Wherever a line in the data below holds "cycle", copy that line.

********************

File: src/rtl/oal_pkg.sv
// Package for the ordered array list: field widths, request codes,
// controller states and the command and status bundles.
// No dependencies; every other file in the block but oal_ram uses it.
package oal_pkg;

    // Fixed widths of the request and response fields.
    localparam int ACT_W  = 3;
    localparam int POS_W  = 6;
    localparam int DATA_W = 32;
    localparam int CNT_W  = 6;

    // Request codes carried in the action field.
    localparam logic [ACT_W-1:0] ACT_READ   = 3'd0;
    localparam logic [ACT_W-1:0] ACT_FIND   = 3'd1;
    localparam logic [ACT_W-1:0] ACT_INSERT = 3'd2;
    localparam logic [ACT_W-1:0] ACT_DELETE = 3'd3;
    localparam logic [ACT_W-1:0] ACT_CLEAR  = 3'd4;

    // Controller states.
    typedef enum logic [1:0] {
        S_IDLE,
        S_WALK,
        S_WRITE,
        S_FINISH
    } t_state;

    // Commands from the controller to the datapath.
    typedef struct packed {
        logic load;      // capture a new request
        logic walk;      // step through the list, one entry per cycle
        logic final_wr;  // write the inserted value into its slot
        logic commit;    // update the length and load the response register
    } t_cmd;

    // Status from the datapath to the controller.
    typedef struct packed {
        logic walk_done; // no entry left to read, last read consumed this cycle
        logic hit;       // the entry under compare matches the search value
        logic ins_write; // an accepted insert still needs its value written
    } t_sts;

endpackage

********************

_Answer section_
        logic walk;      // step through the list, one entry per cycle
        logic walk_done; // no entry left to read, last read consumed this cycle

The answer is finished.